Historically, beacons were fires lit at well-known locations on hills or high places, used either as lighthouses for navigation at sea, or for signalling over land that enemy troops were approaching, in order to alert defenses. As signals, beacons are an ancient form of optical telegraph and were part of a relay league.

Systems of this kind have existed for centuries over much of the world. The ancient Greeks called them phryctoriae, while beacons figure on several occasions on the column of Trajan.

In imperial China, sentinels on and near the Great Wall of China used a sophisticated system of daytime smoke and nighttime flame to send signals along long chains of beacon towers.

Legend has it that King You of Zhou played a trick multiple times in order to amuse his often melancholy concubine, ordering beacon towers lit to fool his vassals and soldiers. But when enemies, led by the Marquess of Shen really arrived at the wall, although the towers were lit, no defenders came, leading to King Yōu's death and the collapse of the Western Zhou dynasty. However, in reality the Great Wall did not exist until long after King You's death.

Thucydides wrote that during the Peloponnesian War, the Peloponnesians who were in Corcyra were informed by night-time beacon signals of the approach of sixty Athenian vessels from Lefkada.

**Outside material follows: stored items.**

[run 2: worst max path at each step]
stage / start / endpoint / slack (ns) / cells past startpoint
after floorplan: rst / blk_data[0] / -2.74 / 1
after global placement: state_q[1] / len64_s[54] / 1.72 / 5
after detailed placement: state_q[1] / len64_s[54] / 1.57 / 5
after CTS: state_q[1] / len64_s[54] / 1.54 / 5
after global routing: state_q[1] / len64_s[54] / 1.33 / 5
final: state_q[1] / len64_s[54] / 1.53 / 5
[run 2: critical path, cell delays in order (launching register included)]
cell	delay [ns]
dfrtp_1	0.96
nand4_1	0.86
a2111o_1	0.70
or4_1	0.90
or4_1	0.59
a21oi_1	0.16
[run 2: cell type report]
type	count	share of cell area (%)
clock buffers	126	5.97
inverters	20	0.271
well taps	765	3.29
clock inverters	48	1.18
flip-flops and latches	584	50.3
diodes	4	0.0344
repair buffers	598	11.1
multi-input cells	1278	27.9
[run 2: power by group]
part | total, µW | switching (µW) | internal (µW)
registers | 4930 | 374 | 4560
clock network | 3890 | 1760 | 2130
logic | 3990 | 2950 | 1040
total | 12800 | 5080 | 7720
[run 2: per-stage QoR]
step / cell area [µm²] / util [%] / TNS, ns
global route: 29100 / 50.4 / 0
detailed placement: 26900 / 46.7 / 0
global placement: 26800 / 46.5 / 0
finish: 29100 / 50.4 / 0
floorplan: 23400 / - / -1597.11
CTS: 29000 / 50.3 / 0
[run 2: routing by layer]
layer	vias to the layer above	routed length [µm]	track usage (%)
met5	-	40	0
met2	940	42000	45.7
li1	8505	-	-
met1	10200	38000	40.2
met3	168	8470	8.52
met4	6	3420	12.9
[src/rtl/shift_pkg.sv]
// Shared types for the shift_unit slice: shift modes and sequencer states.
package shift_pkg;

    typedef enum logic [1:0] {
        LSR = 2'b00,
        LSL = 2'b01,
        ASR = 2'b10,
        ROR = 2'b11
    } shift_mode_t;

    typedef enum logic [1:0] {
        IDLE  = 2'b00,
        SHIFT = 2'b01,
        DONE  = 2'b10
    } shift_state_t;

endpackage : shift_pkg

[src/rtl/shift_counter.sv]
// Loadable down-counter for the remaining shift count.
// Loads clamp to WIDTH; Zero and Last flags are decoded from the stored count.
module shift_counter #(
    parameter  int WIDTH = 8,
    localparam int CNT_W = $clog2(WIDTH + 1)
) (
    input  logic             Clk,
    input  logic             Reset,
    input  logic             Load_En,
    input  logic [CNT_W-1:0] Load_Val,
    input  logic             Dec_En,
    output logic             Zero,
    output logic             Last
);

    localparam logic [CNT_W-1:0] MAX_CNT = CNT_W'(WIDTH);
    localparam logic [CNT_W-1:0] ONE_CNT = CNT_W'(1);
    localparam logic [CNT_W-1:0] NIL_CNT = CNT_W'(0);

    logic [CNT_W-1:0] count_d;
    logic [CNT_W-1:0] count_q;

    // Next count: load with clamp has priority over decrement; never wraps below zero.
    always_comb begin
        count_d = count_q;
        if (Load_En) begin
            count_d = (Load_Val > MAX_CNT) ? MAX_CNT : Load_Val;
        end else if (Dec_En && (count_q != NIL_CNT)) begin
            count_d = count_q - ONE_CNT;
        end else begin
            count_d = count_q;
        end
    end

    // Count register with synchronous reset.
    always_ff @(posedge Clk) begin
        if (Reset) begin
            count_q <= NIL_CNT;
        end else begin
            count_q <= count_d;
        end
    end

    assign Zero = (count_q == NIL_CNT);
    assign Last = (count_q == ONE_CNT);

endmodule : shift_counter

[src/rtl/shift_unit.sv]
// WIDTH-bit shift register with a multi-cycle shift sequencer and Busy/Done handshake.
// Optional macro SHIFT_UNIT_ROTATE_EN enables rotate-right for mode 2'b11 (else it acts as LSR).
module shift_unit
    import shift_pkg::*;
#(
    parameter  int WIDTH = 8,
    localparam int CNT_W = $clog2(WIDTH + 1)
) (
    input  logic             Clk,
    input  logic             Reset,
    input  logic             Load,
    input  logic [WIDTH-1:0] D,
    input  logic             Start,
    input  shift_mode_t      Mode,
    input  logic [CNT_W-1:0] Amount,
    input  logic             Shift_In,
    output logic [WIDTH-1:0] Data_Out,
    output logic             Shift_Out,
    output logic             Busy,
    output logic             Done
);

    shift_state_t     state_d,     state_q;
    shift_mode_t      mode_d,      mode_q;
    logic [WIDTH-1:0] data_d,      data_q;
    logic             shift_out_d, shift_out_q;
    logic             busy_d,      busy_q;
    logic             done_d,      done_q;

    logic             cnt_load_s;
    logic             cnt_dec_s;
    logic             cnt_zero_s;
    logic             cnt_last_s;
    logic [WIDTH-1:0] shifted_s;
    logic             shifted_bit_s;

    shift_counter #(
        .WIDTH (WIDTH)
    ) u_counter (
        .Clk      (Clk),
        .Reset    (Reset),
        .Load_En  (cnt_load_s),
        .Load_Val (Amount),
        .Dec_En   (cnt_dec_s),
        .Zero     (cnt_zero_s),
        .Last     (cnt_last_s)
    );

    // Single-bit shift result and the bit leaving the register, for the latched mode.
    always_comb begin
        shifted_s     = {Shift_In, data_q[WIDTH-1:1]};
        shifted_bit_s = data_q[0];
        case (mode_q)
            LSR: begin
                shifted_s     = {Shift_In, data_q[WIDTH-1:1]};
                shifted_bit_s = data_q[0];
            end
            LSL: begin
                shifted_s     = {data_q[WIDTH-2:0], Shift_In};
                shifted_bit_s = data_q[WIDTH-1];
            end
            ASR: begin
                shifted_s     = {data_q[WIDTH-1], data_q[WIDTH-1:1]};
                shifted_bit_s = data_q[0];
            end
`ifdef SHIFT_UNIT_ROTATE_EN
            ROR: begin
                shifted_s     = {data_q[0], data_q[WIDTH-1:1]};
                shifted_bit_s = data_q[0];
            end
`else
            ROR: begin
                shifted_s     = {Shift_In, data_q[WIDTH-1:1]};
                shifted_bit_s = data_q[0];
            end
`endif
            default: begin
                shifted_s     = {Shift_In, data_q[WIDTH-1:1]};
                shifted_bit_s = data_q[0];
            end
        endcase
    end

    // Sequencer next-state and register updates; Busy/Done are precomputed for the next cycle.
    always_comb begin
        state_d     = state_q;
        mode_d      = mode_q;
        data_d      = data_q;
        shift_out_d = shift_out_q;
        busy_d      = 1'b0;
        done_d      = 1'b0;
        cnt_load_s  = 1'b0;
        cnt_dec_s   = 1'b0;
        case (state_q)
            IDLE: begin
                if (Load) begin
                    data_d = D;
                end else if (Start) begin
                    mode_d = Mode;
                    if (Amount == {CNT_W{1'b0}}) begin
                        state_d = DONE;
                        done_d  = 1'b1;
                    end else begin
                        state_d    = SHIFT;
                        busy_d     = 1'b1;
                        cnt_load_s = 1'b1;
                    end
                end else begin
                    state_d = IDLE;
                end
            end
            SHIFT: begin
                data_d      = shifted_s;
                shift_out_d = shifted_bit_s;
                cnt_dec_s   = 1'b1;
                // A zero count here can only come from an upset; finish rather than hang.
                if (cnt_last_s || cnt_zero_s) begin
                    state_d = DONE;
                    done_d  = 1'b1;
                end else begin
                    state_d = SHIFT;
                    busy_d  = 1'b1;
                end
            end
            DONE: begin
                state_d = IDLE;
            end
            default: begin
                state_d = IDLE;
            end
        endcase
    end

    // State and datapath registers with synchronous reset.
    always_ff @(posedge Clk) begin
        if (Reset) begin
            state_q     <= IDLE;
            mode_q      <= LSR;
            data_q      <= {WIDTH{1'b0}};
            shift_out_q <= 1'b0;
            busy_q      <= 1'b0;
            done_q      <= 1'b0;
        end else begin
            state_q     <= state_d;
            mode_q      <= mode_d;
            data_q      <= data_d;
            shift_out_q <= shift_out_d;
            busy_q      <= busy_d;
            done_q      <= done_d;
        end
    end

    assign Data_Out  = data_q;
    assign Shift_Out = shift_out_q;
    assign Busy      = busy_q;
    assign Done      = done_q;

endmodule : shift_unit

[config.mk]
export PLATFORM = sky130hd
export DESIGN_NAME = shift_unit
export DESIGN_NICKNAME = d
export VERILOG_FILES = /design/src/rtl/shift_pkg.sv /design/src/rtl/shift_counter.sv /design/src/rtl/shift_unit.sv
export SDC_FILE = /design/constraint.sdc
export NUM_CORES = 1
export LEC_CHECK = 0
export BUFFER_PORTS_ARGS = -buffer_cell sky130_fd_sc_hd__buf_4
export CAP_MARGIN = 15
export CORE_MARGIN = 1.5
export CORE_UTILIZATION = 45
export CTS_BUF_LIST = sky130_fd_sc_hd__clkbuf_8
export DETAILED_ROUTE_END_ITERATION = 6
export PLACE_DENSITY = 0.7
export SLEW_MARGIN = 40
export SYNTH_ARGS = -nofsm -noshare
export SYNTH_HDL_FRONTEND = slang
export SYNTH_SLANG_ARGS = --single-unit
[constraint.sdc]
create_clock -name Clk -period 2.79 [get_ports Clk]
set_input_delay 0.4185 -clock Clk [delete_from_list [all_inputs] [get_ports Clk]]
set_output_delay 0.4185 -clock Clk [all_outputs]
set_load 0.02 [all_outputs]
==> results of run 1 <==
cell families (layout without fill, tap and decap cells):
| logic type | after synthesis | count (layout) |
|---|---|---|
| buf+inv | 12 | 39 |
| mux | 1 | 1 |
| flops | 19 | 19 |
| xor+xnor | 1 | 1 |
| simple gates | 43 | 43 |
| fa+ha+maj | 4 | 4 |
| compound gates | 46 | 46 |
registers in the layout, summed over array words and instances, names as in the netlist:
signal / cells
Data_Out: 8
mode_q: 2
u_counter.count_q: 4
Busy: 1
state_q: 2
Done: 1
Shift_Out: 1
layer usage:
metal | wire length (um) | track usage
met2 | 1310 | 0.354
met1 | 1200 | 0.279
met4 | 17 | 0.0598
met3 | 226 | 0.0714
met5 | 0 | 0
worst max-delay path: cells and delay by family (launching register included):
kind,cells,cell delay (ns)
AO/OA/AOI/OAI,2,0.39
AND/OR/NAND/NOR,1,0.46
flip-flops,1,0.65
buffers and inverters,1,0.27
layout make-up:
class	instances	area, sq um
well taps	28	35.0
clock buffers	3	41.3
multi-input cells	95	683
fillers	205	885
inverters	5	18.8
repair buffers	30	225
clock inverters	1	7.51
flip-flops and latches	19	380
per-stage QoR:
step	util	hold WS, ns	total power, mW
floorplan	-	0.453	0.443
detailed placement	0.590	0.486	0.515
global placement	0.590	0.468	0.509
CTS	0.611	0.405	0.717
finish	0.611	0.408	0.711
global route	0.611	0.426	0.754
cells in the final DEF (no fill, tap or decap), types with 2 or more instances in the layout:
cell	count
o211ai_1	7
a21oi_1	3
a221oi_1	3
dfxtp_1	19
o22ai_1	2
ha_1	4
nand2_1	11
clkbuf_8	3
a32o_1	8
buf_4	30
o21a_1	2
nand2b_1	5
a211oi_1	4
or2_2	7
a21o_1	2
inv_1	5
nor2_1	7
o21ai_0	7
nand3b_1	2
a32oi_1	2
nor4_1	3
path summary, 6_finish.rpt:
check / end / slack (ns)
worst min-delay path: mode_q[1]$_SDFFE_PP0P_ / 0.41
worst min register to register: mode_q[0]$_SDFFE_PP0P_ / 0.49
worst max-delay path: Data_Out[2]$_SDFFE_PP0P_ / 0.89
worst max register to register: Data_Out[2]$_SDFFE_PP0P_ / 0.89
power by group:
part           total, mW  internal (mW)  switching, mW
sequential         0.322          0.294         0.0280
combinational      0.188         0.0918         0.0964
clock              0.200          0.101         0.0992
total              0.711          0.487          0.224
==> parameters.txt, run 1 <==
Parameter                              Value

Outcome
  Status    finished, final reports clean

Synth
  Share of synthesized registers carrying an async set or reset    0
  Most numerous cell in the Yosys netlist    dfxtp_1
  Share of cell area taken by muxes after synthesis    0.00898
  Post-Synthesis Net Count    149
  Largest family of logic cells by synthesized area    compound AO/OA/AOI/OAI gates
  Synth Cell Area    1110 sq um
  Simple-gate area share of the yosys netlist    0.237
  Complex-gate fraction of the synthesized area    0.314
  Top flip-flop cell by instance count after synthesis    dfxtp_1
  Most area-hungry cell type in the Yosys netlist    dfxtp_1
  Synthesis warning total    0
  Average footprint of a synthesized cell    8.85 sq um
  Number of cells produced by synthesis    126
  Proportion of netlist area held by the largest area contributor    0.341
  Number of synthesized register bits    19
  List of most frequent post-synthesis cells    dfxtp_1, nand2_1, a32o_1
  Area share of fa/ha/maj cells after synthesis    0.0449
  Area share of xor/xnor cells in the synthesized design    0.00786
  Post-synthesis sequential area ratio    0.341
  Largest cells by area after synthesis    dfxtp_1, a32o_1, o211ai_1, ha_1, or2_2
  Number of enable flip-flop cells after synthesis    0
  Distinct cell type count after synthesis    38

Final layout
  Area added between synthesis and finish    24.8%
  Finished Layout Cells    181
  Antenna diodes    0
  # nets final    between 150 and 200
  Proportion of layout cells with a drive suffix above 1    0.301
  Finished Cell Area    1390 sq um

Detailed routing
  Total Wirelength    approximately 2.8 mm
  Starting DRT DRC Count    38
  DR DRC count    0
  Via/cell ratio    6.13
  Router iterations before antenna repair    4
  WL/cell    15.3 um
  Remaining number of nets flagged by the antenna check after routing    0
  Vias    1109

Placement
  Placed Cells incl. Taps    177
  Routability congestion estimate from global placement    0.745
  HPWL reported at the end of detailed placement    2.04 mm
  Number of buffers inserted by port buffering    29
  Minimum setup slack after placement    just over 0.9 ns
  Placement Cell Area    1340 sq um

Power and ir drop
  Max IR drop VDD    ~0.40 mV
  Leakage power    0.531 nW
  PwrDens    ~510 nW/um^2

STA
  Tcrit/Tclk final    0.680
  Setup clock skew after layout    0.00725 ns
  Tmin final    1.90 ns
  Total count of max-transition violations in the final report    0
  Worst-margin pin slew    slightly below 0.6 ns
  Peak clock frequency supported by timing    527 MHz
  Count of final hold-check violations    0
  Slack of the critical path    0.893 ns
  Unrepaired setup endpoints after global routing    false
  Post-route setup TNS    0 ns
  Relative slew slack    0.614
  Total setup violations reported at the end of the flow    0

GRT
  Total track usage    0.220
  Number of global-route vias before repair    969
  Total gr overflow    0
  Largest net degree at the start of global routing    18
  Initial antenna violation count    0
  Global-route wire length before repair    4.47 mm

Worst setup path
  CP max stage cell    dfxtp_1
  Element type at the critical path end    flip-flop
  Type of the worst setup path    reg2reg
  Critical path origin    state_q[0]$_SDFFE_PP0P_
  Number of cells on the worst reg-to-reg path    4
  Worst path max stage delay    0.65 ns
  Critical Path Fanout Max    16
  Worst setup SP type    flip-flop
  Beginning of the worst register-to-register path    state_q[0]$_SDFFE_PP0P_
  Arrival time at the worst endpoint    2.05 ns
  Cell breakdown of the critical path    nor2b_1, buf_4, o211ai_1, a32o_1
  Required time of the critical path    just under 3 ns

Clocking
  Post-cts gate resize count    0
  Count of clock tree sinks    19
  Clock tree from TritonCTS    yes
  Post-CTS setup buffer count    0
  Post-CTS Hold Fix Bufs    0
  Max Buffers Root-to-Sink    2
  TritonCTS Buffers    3
  Latest clock arrival within the worst-skew pair    0.27 ns
  Cell at the root of the clock tree    clkbuf_8
  Clock slew seen by the registers of the worst setup and hold paths    0.08 ns
  Number of H-tree levels    1

Die
  Die Footprint    2790 sq um
  Die Wd    52.8 um
  Core Footprint    roughly 2300 sq um
  DIE HEIGHT    52.8 um
  Number of placed I/O pins    30
  Number of standard-cell rows in the floorplan    17
  Initial core utilization    0.490

Hold path
  Hold path startpoint    Mode[1]
  Hold Crit Class    in2reg
  Hold Path Depth    3

Flow run
  Max-capacitance violation count    0
(Power assumes the default switching activity.)
==> run 2: changes to the inputs <==
==> constraint.sdc (replaced) <==
create_clock -name Clk -period 1.98 [get_ports Clk]
set_input_delay 0.297 -clock Clk [delete_from_list [all_inputs] [get_ports Clk]]
set_output_delay 0.297 -clock Clk [all_outputs]
set_load 0.02 [all_outputs]
==> run 2 against run 1 <==
Wire length down 0.65%. Worst setup slack worse by 0.62 ns. Combinational power up 41%. Clock power up 34%. Sequential share of layout area down 0.074 points. Final area up 0.27%. Register-to-register slack worse by 0.62 ns. Critical path depth up 1. Global-route usage down 0.28 points. First-iteration DRC count down 18%. Clock skew down 0.0050 ns. Fmax up 11%. Highest routed layer unchanged.
==> parameters.txt, run 2 (synthesized netlist as in run 1, its figures left out) <==
Parameter                              Value

Clocking
  Post-CTS Hold Fix Bufs    0 (unchanged)
  Post-cts gate resize count    0 (unchanged)
  Cell at the root of the clock tree    clkbuf_8
  Clock tree from TritonCTS    yes
  Post-CTS setup buffer count    0 (unchanged)
  Number of H-tree levels    1 (unchanged)
  Count of clock tree sinks    19 (unchanged)
  Max Buffers Root-to-Sink    2 (unchanged)
  TritonCTS Buffers    3 (unchanged)
  Clock slew seen by the registers of the worst setup and hold paths    0.07 ns (about the same)
  Latest clock arrival within the worst-skew pair    0.25 ns (-0.02 ns)

Final layout
  Antenna diodes    0 (unchanged)
  Area added between synthesis and finish    25.1%
  Proportion of layout cells with a drive suffix above 1    0.299 (-0.00195)
  # nets final    178 (+0.56%)
  Commonest cells after routing, fill and taps aside    buf_4, dfxtp_1, nand2_1
  Final Core Density    0.613 (+0.00165)
  Most common library cell in the layout ignoring fill and taps    buf_4
  Max reg flops    8 (unchanged)

Worst setup path
  CP max stage cell    or3b_1
  Count of buffering cells on the critical path with inverters included    1 (unchanged)
  Type of the worst setup path    reg2reg
  Required time of the critical path    2.15 ns (-0.79 ns)
  Worst setup SP type    flip-flop
  Number of cells on the critical path    5 (+1)
  Number of cells on the worst reg-to-reg path    5 (+1)
  Element type at the critical path end    flip-flop
  Critical path's top delay family    compound AO/OA/AOI/OAI gates
  Worst path max stage delay    0.45 ns (-0.20 ns)
  Arrival time at the worst endpoint    1.87 ns (-0.18 ns)
  Cell breakdown of the critical path    inv_1, ha_1, or3b_1, a32o_1, a211oi_1
  Critical Path Fanout Max    5 (-11)

Power and ir drop
  Overall power of the completed layout    987 uW (+39%)
  PwrDens    708 nW/um^2 (+39%)
  Leakage power    0.542 nW (+2.0%)
  Max IR drop VDD    0.632 mV (+60%)

GRT
  Initial antenna violation count    0 (unchanged)
  Total track usage    0.217 (-0.00285)
  Number of global-route vias before repair    1004 (+3.6%)
  Total gr overflow    0 (unchanged)
  Global-route wire length before repair    4.51 mm (+0.76%)
  Largest net degree at the start of global routing    18 (unchanged)

STA
  Peak clock frequency supported by timing    587 MHz (+11%)
  Relative slew slack    0.579 (-0.0350)
  Worst-margin pin slew    0.626 ns (+0.0468 ns)
  Setup clock skew after layout    0.00227 ns (-0.00498 ns)
  Tcrit/Tclk final    0.861 (+0.181)
  Tmin final    1.70 ns (-0.193 ns)
  Count of final hold-check violations    0 (unchanged)
  Post-route setup TNS    0 ns (unchanged)
  Unrepaired setup endpoints after global routing    false
  Total count of max-transition violations in the final report    0 (unchanged)
  Total setup violations reported at the end of the flow    0 (unchanged)

Outcome
  Status    finished, final reports clean

Die
  Core Footprint    2280 sq um (unchanged)
  Initial core utilization    0.490 (unchanged)
  Die Wd    52.8 um (unchanged)
  Number of placed I/O pins    30 (unchanged)
  DIE HEIGHT    52.8 um (unchanged)
  Die Footprint    2790 sq um (unchanged)
  Number of standard-cell rows in the floorplan    17 (unchanged)

Hold path
  Hold Crit Class    in2reg
  Hold Path Depth    3 (unchanged)

Detailed routing
  Router iterations before antenna repair    5 (+1)
  DR DRC count    0 (unchanged)
  Vias    1096 (-1.2%)
  Via/cell ratio    6.02 (-1.7%)
  Starting DRT DRC Count    31 (-18%)
  Total Wirelength    2.74 mm (-0.65%)
  Remaining number of nets flagged by the antenna check after routing    0 (unchanged)
  WL/cell    15.1 um (-1.2%)

Placement
  Number of buffers inserted by port buffering    29 (unchanged)
  Routability congestion estimate from global placement    0.760 (+1.9%)
  HPWL reported at the end of detailed placement    2.01 mm (-1.4%)

Flow run
  Max-capacitance violation count    0 (unchanged)
[run 2: changes by cell type in the layout (fill, tap and decap cells not counted)]
| cell | previous run | this run |
|---|---|---|
| clkinvlp_4 | 1 | 0 |
| buf_4 | 30 | 31 |
| inv_1 | 5 | 6 |
[run 2: worst paths after layout]
| check | start | to | slack [ns] |
|---|---|---|---|
| worst min-delay path | Mode[1] | mode_q[1]$_SDFFE_PP0P_ | 0.29 |
| worst max-delay path | u_counter.count_q[0]$_SDFFE_PP0P_ | u_counter.count_q[1]$_SDFFE_PP0P_ | 0.28 |
| worst min register to register | mode_q[1]$_SDFFE_PP0P_ | mode_q[1]$_SDFFE_PP0P_ | 0.49 |
| worst max register to register | u_counter.count_q[0]$_SDFFE_PP0P_ | u_counter.count_q[1]$_SDFFE_PP0P_ | 0.28 |
[run 2: through the flow]
| step | hold WS [ns] | std cells | worst slack, ns | cell area, sq um |
|---|---|---|---|---|
| 5_1_grt | 0.303 | 182 | 0.164 | 1400 |
| 6_report | 0.294 | 182 | 0.276 | 1400 |
| 3_3_place_gp | 0.472 | 178 | 0.389 | 1350 |
| 3_5_place_dp | 0.480 | 178 | 0.287 | 1350 |
| 4_1_cts | 0.292 | 182 | 0.292 | 1400 |
| 2_1_floorplan | 0.433 | 126 | 0.421 | 1110 |
[run 2: tightest hold or removal path, cell delays in order]
cell     delay, ns
buf_4         0.11
nand2_1       0.05
a21oi_1       0.05
[run 2: per-layer routing]
layer,wire length (um),share of wire,vias to the layer above,global-route usage
met4,21,0.0077,0,0.0598
met3,189,0.069,2,0.0429
met1,1290,0.47,509,0.302
met2,1250,0.45,45,0.338
met5,0,0,-,0
li1,-,-,540,-
[run 2: where the power goes]
part | internal (mW) | total [mW] | switching (mW)
combinational | 0.131 | 0.265 | 0.134
sequential | 0.415 | 0.455 | 0.0397
clock | 0.138 | 0.268 | 0.130
total | 0.684 | 0.987 | 0.304
[run 2: area by class of cell]
class | count | area (sq um)
clock buffer | 3 | 41.3
timing repair buffer | 31 | 233
fill | 212 | 881
sequential | 19 | 380
clock inverter | 1 | 3.75
tap | 28 | 35.0
inverter | 5 | 18.8
multi-input combinational | 95 | 683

In the 9th century, during the Arab–Byzantine wars, the Byzantine Empire used a beacon system to transmit messages from the border with the Abbasid Caliphate, across Anatolia to the imperial palace in the Byzantine capital, Constantinople. It was devised by Leo the Mathematician for Emperor Theophilos, but either abolished or radically curtailed by Theophilos' son and successor, Michael III. This system was notable for being able to send different messages. To do this it used synchronized clocks and the knowledge of the longitudinal difference between the first and last stations. The practical efficacy of this system has been challenged, and although it probably functioned it was also a prestige technology in part of Abbasid-Byzantine intellectual competition.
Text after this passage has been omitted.